YouTube-8M Training & Inference

Published in

Google Cloud - Community

8 min readApr 30, 2020

Computer Vision | Video Understanding

Continuing on the previous YouTube-8M Dataset post, this one covers model training using what is provided in the getting started section of the GitHub repo. The goal of the models that are covered are to search for a specific moment within a video, which is called temporal concept localization.

In the past, metadata was used to search for videos. These newer models enable classifying specific segments in the video at a specific timestamp where those topics appear. For example the models can help identify in the video all the points where there is chocolate, someone is sleeping or someone is ice skating.

Below steps through how to train example models, evaluate and run inference with the code provided by the YouTube-8M project. The example code is Python and uses TensorFlow. This is a good example of how to get off the ground when working with this dataset.

File Structure Setup

Start by setting up the following file structures on your server where you are training, evaluating and running predictions on the model.

${HOME}/ yt8m/code/
${HOME}/yt8m/models/frame/
${HOME}/yt8m/2/frame/train/
${HOME}/yt8m/3/frame/validate/
${HOME}/yt8m/3/frame/test/

Starter Code

Pull the starter code from the GitHub repo.

cd ~/yt8m/code && git clone https://github.com/google/youtube-8m.git

Data

Download the data and put that into the data files under train, validate and test or reference them in Google Cloud. More information on the data and where to find it is in this post.

Use these folders for storage:

${HOME}/yt8m/2/frame/train/
${HOME}/yt8m/3/frame/validate/
${HOME}/yt8m/3/frame/test/

Starter Algorithms

Once the structure is setup and the data is in place, you are ready to start training using the initial starter algorithms to create a model. There are a couple algorithms that the codebase provides to experiment with.

Frame-Level Logistic Regression Model

Logistic models are trained in “one-vs-all” approach meaning it helps surface a single prediction out of multiple classes.

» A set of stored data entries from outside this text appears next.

[config.mk]
export PLATFORM = sky130hd
export DESIGN_NAME = ro_freq_meter_flat
export DESIGN_NICKNAME = d
export VERILOG_FILES = /design/src/rtl/ro_meter_pkg.sv /design/src/rtl/ro_freq_meter_if.sv /design/src/rtl/ro_edge_sync.sv /design/src/rtl/ro_freq_meter.sv /design/src/flat_wrapper.sv
export SDC_FILE = /design/constraint.sdc
export NUM_CORES = 1
export LEC_CHECK = 0
export BUFFER_PORTS_ARGS = -buffer_cell sky130_fd_sc_hd__buf_2
export CAP_MARGIN = 40
export CORE_UTILIZATION = 51
export DETAILED_ROUTE_END_ITERATION = 8
export PLACE_DENSITY = 0.76
export RECOVER_POWER = 100
export SKIP_LAST_GASP = 1
export SYNTH_ARGS = -nofsm -noshare
export SYNTH_HDL_FRONTEND = slang
export SYNTH_SLANG_ARGS = --single-unit
[constraint.sdc]
create_clock -name clk -period 2 [get_ports clk]
set_input_delay 0.4 -clock clk [delete_from_list [all_inputs] [get_ports clk]]
set_output_delay 0.4 -clock clk [all_outputs]
set_load 0.005 [all_outputs]
[src/rtl/ro_meter_pkg.sv]
// Shared types and constants for the ring-oscillator aging-sensor meter.
package ro_meter_pkg;

  typedef enum logic [2:0] {
    IDLE,
    STRESS,
    SETTLE,
    MEASURE,
    DONE
  } state_t;

  localparam int DEF_CNT_W         = 16;
  localparam int DEF_GATE_W        = 16;
  localparam int DEF_STRESS_W      = 24;
  localparam int DEF_SETTLE_CYCLES = 8;
  localparam int DEF_SYNC_STAGES   = 2;

  // Floors that keep the synchronizer primed before the gate opens.
  localparam int MIN_SETTLE_CYCLES = 3;
  localparam int MIN_SYNC_STAGES   = 2;

  function automatic int max_int(input int a, input int b);
    return (a > b) ? a : b;
  endfunction

endpackage

[src/rtl/ro_freq_meter_if.sv]
// Host-side control/readout bundle of the RO frequency meter.
interface ro_freq_meter_if
  import ro_meter_pkg::*;
#(
  parameter int CNT_W    = DEF_CNT_W,
  parameter int GATE_W   = DEF_GATE_W,
  parameter int STRESS_W = DEF_STRESS_W
);
  logic                start;
  logic [GATE_W-1:0]   gate_len;
  logic [STRESS_W-1:0] stress_len;
  logic                busy;
  logic                done;
  logic [CNT_W-1:0]    count;
  logic                overflow;

  modport master (
    output start, gate_len, stress_len,
    input  busy, done, count, overflow
  );

  modport slave (
    input  start, gate_len, stress_len,
    output busy, done, count, overflow
  );
endinterface

[src/rtl/ro_edge_sync.sv]
// Brings the asynchronous RO output into clk and flags each synced rising edge.
module ro_edge_sync
  import ro_meter_pkg::*;
#(
  parameter int SYNC_STAGES = DEF_SYNC_STAGES
) (
  input  logic clk,
  input  logic rst,
  input  logic ro_in,
  output logic rise
);
  logic [SYNC_STAGES-1:0] sync_q;
  logic                   prev_q;

  // NOTE: non-blocking assignments make every stage sample the previous stage's old value, forming a real shift chain.
  always_ff @(posedge clk or posedge rst) begin
    if (rst) begin
      sync_q <= '0;
      prev_q <= 1'b0;
    end else begin
      sync_q <= {sync_q[SYNC_STAGES-2:0], ro_in};
      prev_q <= sync_q[SYNC_STAGES-1];
    end
  end

  assign rise = sync_q[SYNC_STAGES-1] & ~prev_q;
endmodule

In this algorithm, there is a model for each of the 1000 classes and a segment-wise logistic model is what is used. Predicted scores for each class are produced for each frame up to 5 in segment and those predictions are averaged (mean-pool) to get the segment-level prediction. This type of model is like having a panel of judges giving predictions and averaging the results for the final prediction.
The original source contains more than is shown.